The Ramsauer–Townsend effect, also sometimes called the Ramsauer effect or the Townsend effect, is a physical phenomenon involving the scattering of low-energy electrons by atoms of a noble gas. This effect is a result of quantum mechanics. The effect is named for Carl Ramsauer and John Sealy Townsend, who each independently studied the collisions between atoms and low-energy electrons in 1921.

== Definitions ==
When an electron moves through a gas, its interactions with the gas atoms cause scattering to occur. These interactions are classified as inelastic if they cause excitation or ionization of the atom to occur or elastic if they do not.

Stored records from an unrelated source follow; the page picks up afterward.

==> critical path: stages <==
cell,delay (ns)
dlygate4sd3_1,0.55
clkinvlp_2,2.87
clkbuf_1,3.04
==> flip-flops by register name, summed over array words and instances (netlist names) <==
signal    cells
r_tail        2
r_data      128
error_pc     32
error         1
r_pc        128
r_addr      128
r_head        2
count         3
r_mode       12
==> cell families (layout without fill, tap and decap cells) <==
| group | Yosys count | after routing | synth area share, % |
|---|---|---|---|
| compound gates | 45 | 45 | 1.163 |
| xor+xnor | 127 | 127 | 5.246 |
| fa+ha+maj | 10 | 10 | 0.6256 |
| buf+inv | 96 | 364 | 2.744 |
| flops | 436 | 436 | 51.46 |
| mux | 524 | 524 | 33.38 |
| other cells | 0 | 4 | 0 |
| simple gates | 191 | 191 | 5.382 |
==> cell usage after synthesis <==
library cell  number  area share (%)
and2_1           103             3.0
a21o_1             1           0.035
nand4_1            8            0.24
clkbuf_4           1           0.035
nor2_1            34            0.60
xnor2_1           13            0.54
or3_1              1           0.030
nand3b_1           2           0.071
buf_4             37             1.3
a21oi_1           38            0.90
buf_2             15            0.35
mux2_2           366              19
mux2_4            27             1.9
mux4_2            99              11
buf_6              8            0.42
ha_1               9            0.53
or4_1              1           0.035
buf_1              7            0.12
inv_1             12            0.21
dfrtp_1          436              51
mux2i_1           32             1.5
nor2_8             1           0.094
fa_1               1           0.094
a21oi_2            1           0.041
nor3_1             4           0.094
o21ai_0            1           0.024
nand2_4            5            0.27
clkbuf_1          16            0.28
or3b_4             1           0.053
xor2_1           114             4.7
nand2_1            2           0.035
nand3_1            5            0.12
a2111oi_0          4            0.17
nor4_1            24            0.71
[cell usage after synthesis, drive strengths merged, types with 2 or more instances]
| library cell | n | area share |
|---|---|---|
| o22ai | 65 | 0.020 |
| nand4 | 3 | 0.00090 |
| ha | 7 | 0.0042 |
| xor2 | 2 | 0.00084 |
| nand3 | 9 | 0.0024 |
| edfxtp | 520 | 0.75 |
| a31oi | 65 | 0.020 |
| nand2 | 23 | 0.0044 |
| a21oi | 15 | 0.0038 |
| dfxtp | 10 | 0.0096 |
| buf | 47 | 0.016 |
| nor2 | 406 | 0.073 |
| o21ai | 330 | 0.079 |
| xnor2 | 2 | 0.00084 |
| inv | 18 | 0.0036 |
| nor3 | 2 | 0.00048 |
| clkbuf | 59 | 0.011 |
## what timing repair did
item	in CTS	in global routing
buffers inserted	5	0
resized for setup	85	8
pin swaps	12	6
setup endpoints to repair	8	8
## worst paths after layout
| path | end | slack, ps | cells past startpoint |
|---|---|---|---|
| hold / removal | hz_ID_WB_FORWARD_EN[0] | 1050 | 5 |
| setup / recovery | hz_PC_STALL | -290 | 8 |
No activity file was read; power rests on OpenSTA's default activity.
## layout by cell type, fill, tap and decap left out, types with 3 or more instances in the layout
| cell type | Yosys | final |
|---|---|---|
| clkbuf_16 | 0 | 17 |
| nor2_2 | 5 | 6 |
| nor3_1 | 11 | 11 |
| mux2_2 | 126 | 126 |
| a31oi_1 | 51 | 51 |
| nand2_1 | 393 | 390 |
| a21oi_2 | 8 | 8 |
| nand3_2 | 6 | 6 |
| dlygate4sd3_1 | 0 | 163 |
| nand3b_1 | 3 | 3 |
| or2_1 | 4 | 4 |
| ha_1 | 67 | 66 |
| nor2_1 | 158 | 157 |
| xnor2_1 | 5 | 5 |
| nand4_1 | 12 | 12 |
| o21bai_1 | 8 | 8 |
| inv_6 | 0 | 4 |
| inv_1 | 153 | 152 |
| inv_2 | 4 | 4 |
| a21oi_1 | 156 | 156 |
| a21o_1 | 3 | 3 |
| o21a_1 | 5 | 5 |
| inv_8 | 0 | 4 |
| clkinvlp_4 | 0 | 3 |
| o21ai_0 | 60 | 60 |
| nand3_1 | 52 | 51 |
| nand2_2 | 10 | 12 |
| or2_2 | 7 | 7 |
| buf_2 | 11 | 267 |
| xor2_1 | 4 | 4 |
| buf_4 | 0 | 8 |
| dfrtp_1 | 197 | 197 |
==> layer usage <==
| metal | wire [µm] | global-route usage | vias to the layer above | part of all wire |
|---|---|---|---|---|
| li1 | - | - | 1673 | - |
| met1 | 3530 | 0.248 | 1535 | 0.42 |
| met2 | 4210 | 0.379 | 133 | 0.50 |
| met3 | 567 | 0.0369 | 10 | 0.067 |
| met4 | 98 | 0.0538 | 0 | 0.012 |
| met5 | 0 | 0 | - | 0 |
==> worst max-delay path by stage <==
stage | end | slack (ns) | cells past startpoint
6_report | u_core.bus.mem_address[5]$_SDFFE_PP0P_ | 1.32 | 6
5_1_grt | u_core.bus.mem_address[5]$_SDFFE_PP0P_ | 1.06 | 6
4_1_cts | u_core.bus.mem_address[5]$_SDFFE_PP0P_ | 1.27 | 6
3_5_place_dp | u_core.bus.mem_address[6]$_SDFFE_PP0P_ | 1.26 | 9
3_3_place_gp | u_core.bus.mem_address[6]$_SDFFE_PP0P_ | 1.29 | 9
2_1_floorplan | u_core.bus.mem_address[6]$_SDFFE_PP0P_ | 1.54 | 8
$ cat config.mk
export PLATFORM = sky130hd
export DESIGN_NAME = serial_subtractor_8bits
export DESIGN_NICKNAME = d
export VERILOG_FILES = /design/src/rtl/arith_pkg.sv /design/src/rtl/full_adder.sv /design/src/rtl/serial_subtractor_8bits.sv
export SDC_FILE = /design/constraint.sdc
export NUM_CORES = 1
export LEC_CHECK = 0
export ABC_AREA = 1
export CAP_MARGIN = 15
export CORE_MARGIN = 4
export CORE_UTILIZATION = 59
export DETAILED_ROUTE_END_ITERATION = 10
export DONT_BUFFER_PORTS = 1
export PLACE_DENSITY = 0.79
export SETUP_SLACK_MARGIN = 0.5
export SYNTH_ARGS = -nofsm -noshare
export SYNTH_HDL_FRONTEND = slang
export SYNTH_SLANG_ARGS = --single-unit
$ cat constraint.sdc
create_clock -name clk -period 2.7 [get_ports clk]
set_input_delay 0.27 -clock clk [delete_from_list [all_inputs] [get_ports clk]]
set_output_delay 0.27 -clock clk [all_outputs]
set_load 0.05 [all_outputs]
$ cat src/rtl/arith_pkg.sv
// Shared arithmetic package: default datapath width, serial-subtractor state
// encoding and the bit-counter width helper.
package arith_pkg;

  localparam int unsigned ARITH_WIDTH = 8;

  typedef enum logic {
    IDLE = 1'b0,
    RUN  = 1'b1
  } sub_state_t;

  // Counter spans 0..width-1; never narrower than one bit.
  function automatic int unsigned cnt_width(input int unsigned width);
    return (width > 1) ? $clog2(width) : 1;
  endfunction

endpackage

$ cat src/rtl/full_adder.sv
// Single-bit full adder cell shared by the parallel adder and serial subtractor.
module full_adder (
  input  logic A,
  input  logic B,
  input  logic C_in,
  output logic Sum,
  output logic C_out
);

  assign Sum   = A ^ B ^ C_in;
  assign C_out = (A & B) | (A & C_in) | (B & C_in);

endmodule

$ cat src/rtl/serial_subtractor_8bits.sv
// Bit-serial two's-complement subtractor: minuend - subtrahend, LSB first,
// one full_adder cell with inverted B and fed-back carry.
// Optional SUB_OVERFLOW_EN adds a registered signed-overflow output.
module serial_subtractor_8bits
  import arith_pkg::*;
#(
  parameter int unsigned WIDTH = ARITH_WIDTH
) (
  input  logic             clk,
  input  logic             rst_n,
  input  logic             start,
  input  logic [WIDTH-1:0] minuend,
  input  logic [WIDTH-1:0] subtrahend,
  output logic [WIDTH-1:0] difference,
  output logic             borrow_out,
  output logic             busy,
  output logic             done
`ifdef SUB_OVERFLOW_EN
  ,
  output logic             overflow
`endif
);

  localparam int unsigned CNT_W = cnt_width(WIDTH);
  localparam int unsigned RES_W = WIDTH - 1;

  sub_state_t       state;
  sub_state_t       state_next;
  logic             accept;
  logic             finish;

  logic [WIDTH-1:0] a_sr;
  logic [WIDTH-1:0] b_sr;
  logic [RES_W-1:0] res_sr;
  logic             carry;
  logic [CNT_W-1:0] cnt;

  logic             fa_sum;
  logic             fa_cout;

`ifdef SUB_OVERFLOW_EN
  logic             a_msb;
  logic             b_msb;
`endif

  // The one adder cell; B arrives already inverted from the shift register.
  full_adder u_fa (
    .A     (a_sr[0]),
    .B     (b_sr[0]),
    .C_in  (carry),
    .Sum   (fa_sum),
    .C_out (fa_cout)
  );

  // State register.
  always_ff @(posedge clk or negedge rst_n) begin
    if (!rst_n) begin
      state <= IDLE;
    end else begin
      state <= state_next;
    end
  end

  // Next-state decode; start is only honoured from IDLE.
  always_comb begin
    state_next = state;
    accept     = 1'b0;
    finish     = 1'b0;
    unique case (state)
      IDLE: begin
        if (start) begin
          accept     = 1'b1;
          state_next = RUN;
        end
      end
      RUN: begin
        if (cnt == CNT_W'(WIDTH - 1)) begin
          finish     = 1'b1;
          state_next = IDLE;
        end
      end
      default: state_next = IDLE;
    endcase
  end

  assign busy = (state == RUN);

  // Operand capture and per-bit shift datapath.
  always_ff @(posedge clk or negedge rst_n) begin
    if (!rst_n) begin
      a_sr   <= '0;
      b_sr   <= '0;
      res_sr <= '0;
      carry  <= 1'b0;
      cnt    <= '0;
    end else if (accept) begin
      a_sr   <= minuend;
      b_sr   <= ~subtrahend;
      res_sr <= '0;
      carry  <= 1'b1;
      cnt    <= '0;
    end else if (state == RUN) begin
      a_sr   <= a_sr >> 1;
      b_sr   <= b_sr >> 1;
      res_sr <= RES_W'({fa_sum, res_sr} >> 1);
      carry  <= fa_cout;
      cnt    <= cnt + CNT_W'(1);
    end
  end

  // Result registers only move on the completion edge.
  always_ff @(posedge clk or negedge rst_n) begin
    if (!rst_n) begin
      difference <= '0;
      borrow_out <= 1'b0;
      done       <= 1'b0;
    end else begin
      done <= finish;
      if (finish) begin
        difference <= {fa_sum, res_sr};
        borrow_out <= ~fa_cout;
      end
    end
  end

`ifdef SUB_OVERFLOW_EN
  // Original operand MSBs, kept because the shift registers lose them.
  always_ff @(posedge clk or negedge rst_n) begin
    if (!rst_n) begin
      a_msb    <= 1'b0;
      b_msb    <= 1'b0;
      overflow <= 1'b0;
    end else begin
      if (accept) begin
        a_msb <= minuend[WIDTH-1];
        b_msb <= subtrahend[WIDTH-1];
      end
      if (finish) begin
        overflow <= (a_msb != b_msb) && (fa_sum != a_msb);
      end
    end
  end
`endif

endmodule

==> flow_metrics.env <==
export IMPL_p_total_mw=1.971
export IMPL_worst_r2r_endpoint="busy"
export IMPL_first_pass_iters=4
export IMPL_drc=0
export IMPL_port_buffer_count=0
export IMPL_min_period_ns=1.782
export IMPL_max_cap_violations=0
export IMPL_path_class="reg -> reg"
export IMPL_routed_wl_um=2710
export IMPL_antenna_violating_nets_post_route=0
export IMPL_die_w_um=59.69
export IMPL_die_h_um=59.69
export IMPL_reg2reg_from="busy"
export IMPL_hold_viol=0
export IMPL_synth_top_area_cell="dfrtp_1"
export IMPL_status="finished, final reports clean"
export IMPL_grt_pass1_wl_um=4664
export IMPL_dp_worst_setup_slack_ns=0.9653
export IMPL_cts_sinks=38
export IMPL_multi_input_area_um2=544.3
export IMPL_core_area_um2=2522
export IMPL_wl_per_cell_um=13.35
export IMPL_leakagePower_nw=0.8285
export IMPL_final_cell_mix="65 x nand2_1, 38 x dfrtp_1, 22 x nand3_1"
export IMPL_layout_commonest_cell="nand2_1"
export IMPL_n_fill_cell=215
export IMPL_post_cts_buffers=0
export IMPL_max_freq_ghz=0.5613
export IMPL_seq_area_frac_synth_pct=60.32
export IMPL_vias=1121
export IMPL_worstSetupEndpointType="flip-flop"
export IMPL_synth_area_um2=1577
export IMPL_drive_above_1_share_pct=6.358
export IMPL_hold_path_depth=1
export IMPL_htree_levels=2
export IMPL_max_stage_delay_ns=0.81
export IMPL_fin_skew_ns=0.006351
export IMPL_arrival_ns=1.97
export IMPL_overflow=0
export IMPL_drv_slew=0
export IMPL_yosys_cell_types_count=15
export IMPL_numCtsBuffers=5
export IMPL_final_cells=203
export IMPL_syn_inst=171
export IMPL_tightest_slew_ns=0.6988
export IMPL_dp_cells=193
export IMPL_hpwl_um=1835
export IMPL_crit_start="busy"
export IMPL_hold_slack_ns=0.04479
export IMPL_crit_chain="nand2_1 > inv_1 > nor2_1"
export IMPL_yosys_warnings=0
export IMPL_start_util_pct=62.50
export IMPL_cp_start_kind="flip-flop"
export IMPL_clockRootBuffer="clkbuf_4"
export IMPL_path_clk_slew_ns=0.10
export IMPL_grt_max_degree=39
export IMPL_num_rows=18
export IMPL_syn_nets=193
export IMPL_netlist_area_leader_share_pct=60.32
export IMPL_required_ns=2.89
export IMPL_clock_latency_ns=0.33
export IMPL_grt_pass1_vias=1052
export IMPL_io_pins=30
export IMPL_regArea_um2=950.9
export IMPL_clk_path_buf_depth=2
export IMPL_n_antenna_cell=0
export IMPL_ys_top_cells_by_area="dfrtp_1 60%, nand2_1 15%, nand3_1 7.0%, o21ai_1 4.1%, nand3b_1 3.3%"
export IMPL_r2r_cells=3
export IMPL_crit_fanout=21
export IMPL_die_area_um2=3563
export IMPL_synth_seq_cells=38
export IMPL_timing_final_ws_setup_ns=0.9185
export IMPL_grt_usage_pct=17.83
export IMPL_slew_headroom_pct=53.41
export IMPL_p_per_area_nw_per_um2=1182
export IMPL_viasPerCell=5.522
export IMPL_fin_nets=194
export IMPL_syn2layout_area_growth_pct=5.794
export IMPL_cpMaxStageDelayCell="dfrtp_1"
export IMPL_gp_congestion=0.7395
export IMPL_peakVddDrop_mv=0.6981
export IMPL_rsz0062_at_grt="no"
export IMPL_cts_tree="done"
export IMPL_critPathCapture="busy"
export IMPL_syn_avg_cell_area_um2=9.219
export IMPL_setup_violations=0
export IMPL_tns_ns=0
export IMPL_r2r_slack_ns=0.92
export IMPL_drtIter0Drc=36
export IMPL_min_period_over_period_pct=65.98
export IMPL_min_path_type="in -> reg"
export IMPL_grt_antenna_before_repair=0
[worst max-delay path, delay by kind of cell, from the launching register on]
kind,cells,cell delay [ns]
AND/OR/NAND/NOR,2,0.57
flip-flops,1,0.81
buffers and inverters,1,0.27
[power breakdown]
part           switching (mW)  internal [mW]
Combinational           0.311          0.183
Clock                   0.170          0.126
Sequential              0.388          0.793
[cells in the mapped netlist]
cell      count
a21boi_0      1
buf_1         1
buf_2         8
dfrtp_1      38
fa_1          1
ha_1          2
inv_1         9
inv_2         1
nand2_1      65
nand3_1      22
nand3b_1      7
nor2_1        1
nor2_4        1
o21ai_0       1
o21ai_1      13
[how the worst min path moves through the flow]
stage,start,to,slack (ns)
after floorplan,rst_n,a_sr[0],-0.03
after global placement,rst_n,difference[2],-0.02
after detailed placement,rst_n,difference[2],-0.02
after CTS,subtrahend[7],b_sr[7],0.03
after global routing,subtrahend[7],b_sr[7],0.02
final,subtrahend[7],b_sr[7],0.04
[through the flow]
stage | util, % | instance area (µm²)
2_1_floorplan | - | 1577
3_3_place_gp | 62.55 | 1578
3_5_place_dp | 62.55 | 1578
4_1_cts | 66.12 | 1668
5_1_grt | 66.12 | 1668
6_report | 66.12 | 1668
[kinds of logic after synthesis]
family                   share of synthesized area, %
AND/OR/NAND/NOR                                 26.75
buffers and inverters                           5.158
adder cells (fa/ha/maj)                         2.857
AO/OA/AOI/OAI                                   4.920
flip-flops                                      60.32
[timing repair]
item,in CTS,in global routing
hold buffers,2,0
endpoints found under the hold margin,38,0
resized for setup,0,0
[area by class of cell]
class	instances	area share, %
flip-flops and latches	38	57.01
clock inverters	1	0.3001
multi-input cells	114	32.63
clock buffers	7	3.301
inverters	10	2.251
well taps	30	2.251
repair buffers	3	2.251
[metal layers]
layer  share of wire (%)  global-route usage [%]  routed length, µm  vias up
li1                    -                       -                  -      545
met1                  42                   22.96               1132      534
met2                  50                   28.40               1361       35
met3                 6.1                   4.752                166        7
met4                 1.8                   7.595                 50        0
met5                   0                       0                  0        -
[state kept, by name, summed over array words and instances, names as in the netlist]
name and cells:
a_sr 8, b_sr 8, borrow_out 1, busy 1, carry 1, cnt 3, difference 8, done 1
res_sr 7
Note: power is estimated with default switching activity, not from simulation.
==> patch 1: new RTL, same settings <==
The package constant `ARITH_WIDTH` goes from 8 to 10.
--- a/src/rtl/arith_pkg.sv
+++ b/src/rtl/arith_pkg.sv
@@ -2,7 +2,7 @@
 // encoding and the bit-counter width helper.
 package arith_pkg;
 
-  localparam int unsigned ARITH_WIDTH = 8;
+  localparam int unsigned ARITH_WIDTH = 10;
 
   typedef enum logic {
     IDLE = 1'b0,
Interface: changed (resized difference, minuend and subtrahend); port bits go from 30 to 36. The function was not compared with the original's and may differ.
==> patch 1 against the unedited design <==
- routed wire length up 32%
- design area up 30%
- hold slack worse by 0.022 ns
- sequential cell count up 9
- global-route usage up 0.47 points
- total power up 23%
- worst setup slack better by 0.22 ns
- area after synthesis up 30%
- critical path type is now flop to output port
==> patch 1: results (changes against the unedited design) <==
port_buffers: 0  # unchanged
synthTopCellsByCount: "nand2_1 (90), dfrtp_1 (47), nand3_1 (29), inv_1 (26), o22ai_1 (9)"
hp-start: "minuend[9]"
grt_max_degree: 48  # +23%
grt_pass1_wl_mm: 5.99  # +28%
synth.area.top_cells: "dfrtp_1 (57%), nand2_1 (17%), nand3_1 (7.1%), inv_1 (4.8%), buf_6 (2.8%)"
worstPathArrival_ns: 1.29  # -0.68 ns
firstDrtPassIters: 4  # unchanged
clk_latency_ns: 0.35  # +0.02 ns
syn-num-nets: 257  # +33%
ys_warn_count: 0  # unchanged
met3_length_um: 176  # +6.0%
top_regs: "a_sr: 10 flops, b_sr: 10 flops, difference: 10 flops"
dp.final_hpwl_mm: 2.39  # +30%
crit_type: "flop to output port"
numClockSinks: 47  # +24%
grt_pass1_vias: 1370  # +30%
p_leak_uw: 0.00116  # +39%
holdCritPathClass: "input pin to flop"
gp_congestion: 0.779  # +5.4%
yosysUniqueCellTypes: 21  # +6
dpl_cell_area_um2: 2030  # +28%
clkSlewWorstSetupHoldPaths_ns: 0.13  # +0.03 ns
via_per_inst: 5.11  # -7.4%
power.density_nw_per_um2: 1120  # -5.3%
tightest_slew_ns: 0.538  # -0.161 ns
max_freq_ghz: 0.641  # +14%
ys_seq_area_frac: 0.575  # -0.0286
cp_max_fo: 17  # -19%
cts_root_buf: "clkbuf_4"
drt_iter0_markers: 73  # +100%
cts_htree_levels: 2  # unchanged
wl_met2_mm: 1.79  # +31%
p_switching_uw: 1020  # +18%
drive_gt1_frac: 0.0769  # +0.0133
fin_skew_ns: 0.00878  # +0.00242 ns
worst_path_largest_cell_delay_ns: 0.55  # -0.26 ns
ir_worst_vdd_uv: 535  # -23%
outcome: "finished, final reports clean"
track_usage: 0.183  # +0.00467
post-place-ws_ns: 1.21  # +0.243 ns
wl_mm: 3.59  # +32%
drt-met1-wl_mm: 1.59  # +40%
fill_cells: 307  # +43%
patch 1: per-stage QoR:
step	hold WS, ns	power, uW	instances
2_1_floorplan	-0.0256	1900	231
3_5_place_dp	-0.0244	2000	268
3_3_place_gp	-0.0241	1970	268
6_report	0.0229	2430	280
5_1_grt	0.00562	2610	280
4_1_cts	0.00790	2450	278
patch 1: routing by layer:
layer  GRT usage  vias up
li1            -      720
met1       0.222      668
met2       0.303       40
met3      0.0624        4
met4      0.0608        0
met5           0        -
patch 1: path summary, 6_finish.rpt:
kind / to / depth (start not counted)
min in group asynchronous: difference[6]$_DFFE_PN0P_ / 2
max in group asynchronous: done$_DFF_PN0_ / 2
hold / removal: a_sr[9]$_DFFE_PN0P_ / 2
setup / recovery: busy / 1
setup reg to reg: a_sr[7]$_DFFE_PN0P_ / 6
hold reg to reg: a_sr[9]$_DFFE_PN0P_ / 2
patch 1: logic make-up after synthesis:
family / after synthesis / share of synthesized area
flip-flops: 47 / 0.575
adder cells (fa/ha/maj): 3 / 0.0220
AO/OA/AOI/OAI: 15 / 0.0434
AND/OR/NAND/NOR: 126 / 0.260
buffers and inverters: 40 / 0.0996
patch 1: final cells by class:
class | instances | area, um^2 | area share
multi-input combinational | 144 | 667 | 0.307
clock inverter | 2 | 35.0 | 0.0161
tap | 46 | 57.6 | 0.0265
clock buffer | 6 | 51.3 | 0.0236
inverter | 30 | 118 | 0.0542
timing repair buffer | 5 | 65.1 | 0.0300
sequential | 47 | 1180 | 0.542
patch 1: power groups by stage:
stage                     combinational, uW  clock (uW)  sequential, uW
after floorplan                         541           0            1360
after global placement                  590           0            1380
after detailed placement                603           0            1400
after CTS                               625         442            1380
after global routing                    720         481            1410
final                                   619         432            1380
patch 1: timing repair:
item,CTS,global route
hold endpoints to repair,47,2
hold buffers,2,2
setup buffers,0,0
==> patch 2: new RTL, config.mk and constraints unchanged <==
Without the edit above. Put one more register stage on the output `difference`, with the module's reset. The value now appears one clock later. The other outputs are not delayed to match.
--- a/src/rtl/serial_subtractor_8bits.sv
+++ b/src/rtl/serial_subtractor_8bits.sv
@@ -23,6 +23,8 @@
 
   localparam int unsigned CNT_W = cnt_width(WIDTH);
   localparam int unsigned RES_W = WIDTH - 1;
+
+  logic [WIDTH-1:0] difference_s0;
 
   sub_state_t       state;
   sub_state_t       state_next;
@@ -111,13 +113,13 @@
   // Result registers only move on the completion edge.
   always_ff @(posedge clk or negedge rst_n) begin
     if (!rst_n) begin
-      difference <= '0;
+      difference_s0 <= '0;
       borrow_out <= 1'b0;
       done       <= 1'b0;
     end else begin
       done <= finish;
       if (finish) begin
-        difference <= {fa_sum, res_sr};
+        difference_s0 <= {fa_sum, res_sr};
         borrow_out <= ~fa_cout;
       end
     end
@@ -142,5 +144,13 @@
   end
 `endif
 
+  always_ff @(posedge clk or negedge rst_n) begin
+    if (!rst_n) begin
+      difference <= '0;
+    end else begin
+      difference <= difference_s0;
+    end
+  end
+
 endmodule
 
Behaviour: not the same (Yosys sat finds a counterexample within 10 cycles, from zero or initial values and one cycle with rst_n low).
==> patch 2 against the unedited design <==
- clock power grew 36%
- synthesized cell count increased by 4.1%
- count of clock-buffer cells in the layout did not move
- sequential cell count is 8 higher
- utilization rose by 0.82 points
- area after synthesis up 17%
- die area is 14% higher
- design area up 15%
- worst setup slack worse by 0.070 ns
- global-route usage shrank 1.3 points
- routed wire length increased by 7.6%
- total power rose by 15%
==> patch 2: results (changes against the unedited design) <==
num_vias: 1172  # +4.5%
drt-met1-wl_mm: 1.25  # +10%
dp.final_hpwl_mm: 1.95  # +6.3%
synthAdderAreaFrac: 0.0245  # -0.00408
hp-start: "start"
synthTopCellsByCount: "nand2_1 (61), dfrtp_1 (46), nand3_1 (22), inv_1 (10)"
synth.area.top_cells: "dfrtp_1 (63%), nand2_1 (12%), nand3_1 (6.0%), buf_6 (4.3%), nand3b_1 (2.9%)"
fin_skew_ns: 0.0119  # +0.00559 ns
regArea_um2: 1150  # +21%
rr_startpoint: "busy$_DFF_PN0_"
drt_iter0_markers: 80  # +120%
crit_type: "flop to output port"
clkSlewWorstSetupHoldPaths_ns: 0.13  # +0.03 ns
synth_compound_area_frac: 0.0517  # +0.00249
ir_worst_vdd_uv: 590  # -16%
cts_htree_levels: 2  # unchanged
track_usage: 0.165  # -0.0132
post_cts_buffers: 0  # unchanged
clk_latency_ns: 0.35  # +0.02 ns
wl_met2_mm: 1.45  # +6.7%
max_slew_margin: 0.450  # -0.0836
met3_length_um: 165  # -0.60%
fill_cells: 226  # +5.1%
syn-num-nets: 200  # +3.6%
drt-wirelength-per-cell_um: 13.1  # -2.1%
grt_pass1_wl_mm: 5.20  # +12%
gp_congestion: 0.695  # -6.0%
outcome: "finished, final reports clean"
critPathTopFamily: "flip-flops"
cts-hold-fix-buffers: 3  # +1
yosysUniqueCellTypes: 16  # +1
grt_max_degree: 47  # +21%
worst_path_largest_cell_delay_ns: 0.90  # +0.09 ns
p_leak_uw: 0.000950  # +15%
post-place-ws_ns: 0.908  # -0.0577 ns
worstPathArrival_ns: 1.58  # -0.39 ns
drive_gt1_frac: 0.0663  # +0.00271
grt_pass1_vias: 1196  # +14%
ys_seq_area_frac: 0.626  # +0.0227
patch 2: cell types whose count changed in the layout (fill, tap and decap cells not counted), sizes merged:
cell         before  now
dfrtp            38   46
o21ai            14   16
nand2            65   61
inv              10   11
clkinv            1    0
dlygate4sd3       1    2
bufinv            0    1
patch 2: power by group:
part	total (uW)	leakage, uW	switching [uW]	internal [uW]
sequential	1360	0.000595	397	959
clock	403	0.0000395	207	197
combinational	500	0.000315	312	188
patch 2: worst paths after layout:
kind	depth (start not counted)	endpoint	slack [ns]
worst max-delay path	1	busy	0.85
worst min-delay path	2	b_sr[7]$_DFFE_PN0P_	0.04
worst max register to register	4	difference_s0[0]$_DFFE_PN0P_	0.87
worst min register to register	0	difference[5]$_DFF_PN0_	0.39
max in group asynchronous	2	res_sr[6]$_DFFE_PN0P_	2.12
min in group asynchronous	2	difference[7]$_DFF_PN0_	0.37
patch 2: final cells by class:
cell class / instances / area share
Sequential cell: 46 / 0.598
Multi-Input combinational cell: 112 / 0.288
Tap cell: 42 / 0.0273
Timing Repair Buffer: 4 / 0.0247
Clock buffer: 7 / 0.0234
Inverter: 11 / 0.0227
Clock inverter: 1 / 0.0156
patch 2: metal layers:
| layer | global-route usage | vias to the layer above |
|---|---|---|
| met3 | 0.0490 | 7 |
| met1 | 0.208 | 560 |
| met2 | 0.261 | 33 |
| met5 | 0 | - |
| li1 | - | 572 |
| met4 | 0.0809 | 0 |
patch 2: kinds of logic after synthesis:
group,Yosys count
buffers and inverters,20
adders and majority gates,3
AOI/OAI and AO/OA,17
and+or+nand+nor,92
DFF,46
patch 2: stage by stage:
| step | power (uW) | utilization | cell area, um^2 | hold WS [ns] | instances |
|---|---|---|---|---|---|
| detailed placement | 1860 | 0.629 | 1810 | -0.0245 | 212 |
| CTS | 2270 | 0.669 | 1930 | 0.0416 | 223 |
| global placement | 1820 | 0.629 | 1810 | -0.0244 | 212 |
| floorplan | 1790 | - | 1840 | -0.0256 | 178 |
| global route | 2420 | 0.669 | 1930 | 0.0466 | 223 |
| finish | 2260 | 0.669 | 1930 | 0.0417 | 223 |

The probability of scattering in such a system is defined as the number of electrons scattered, per unit electron current, per unit path length, per unit pressure at 0 °C, per unit solid angle. The number of collisions equals the total number of electrons scattered elastically and inelastically in all angles, and the probability of collision is the total number of collisions, per unit electron current, per unit path length, per unit pressure at 0 °C.

Because noble gas atoms have a relatively high first ionization energy and the electrons do not carry enough energy to cause excited electronic states, ionization and excitation of the atom are unlikely, and the probability of elastic scattering over all angles is approximately equal to the probability of collision.

== Description ==
If one tries to predict the probability of collision with a classical model that treats the electron and atom as hard spheres, one finds that the probability of collision should be independent of the incident electron energy. However, Ramsauer and Townsend, independently observed that for slow-moving electrons in argon, krypton, or xenon, the probability of collision between the electrons and gas atoms obtains a minimum value for electrons with a certain amount of kinetic energy (about 1 electron volts for xenon gas).

No good explanation for the phenomenon existed until the introduction of quantum mechanics, which explains that the effect results from the wave-like properties of the electron. A simple model of the collision that makes use of wave theory can predict the existence of the Ramsauer–Townsend minimum. Niels Bohr presented a simple model for the phenomenon that considers the atom as a finite square potential well.

Predicting from theory the kinetic energy that will produce a Ramsauer–Townsend minimum is quite complicated since the problem involves understanding the wave nature of particles. However, the problem has been extensively investigated both experimentally and theoretically and is well understood.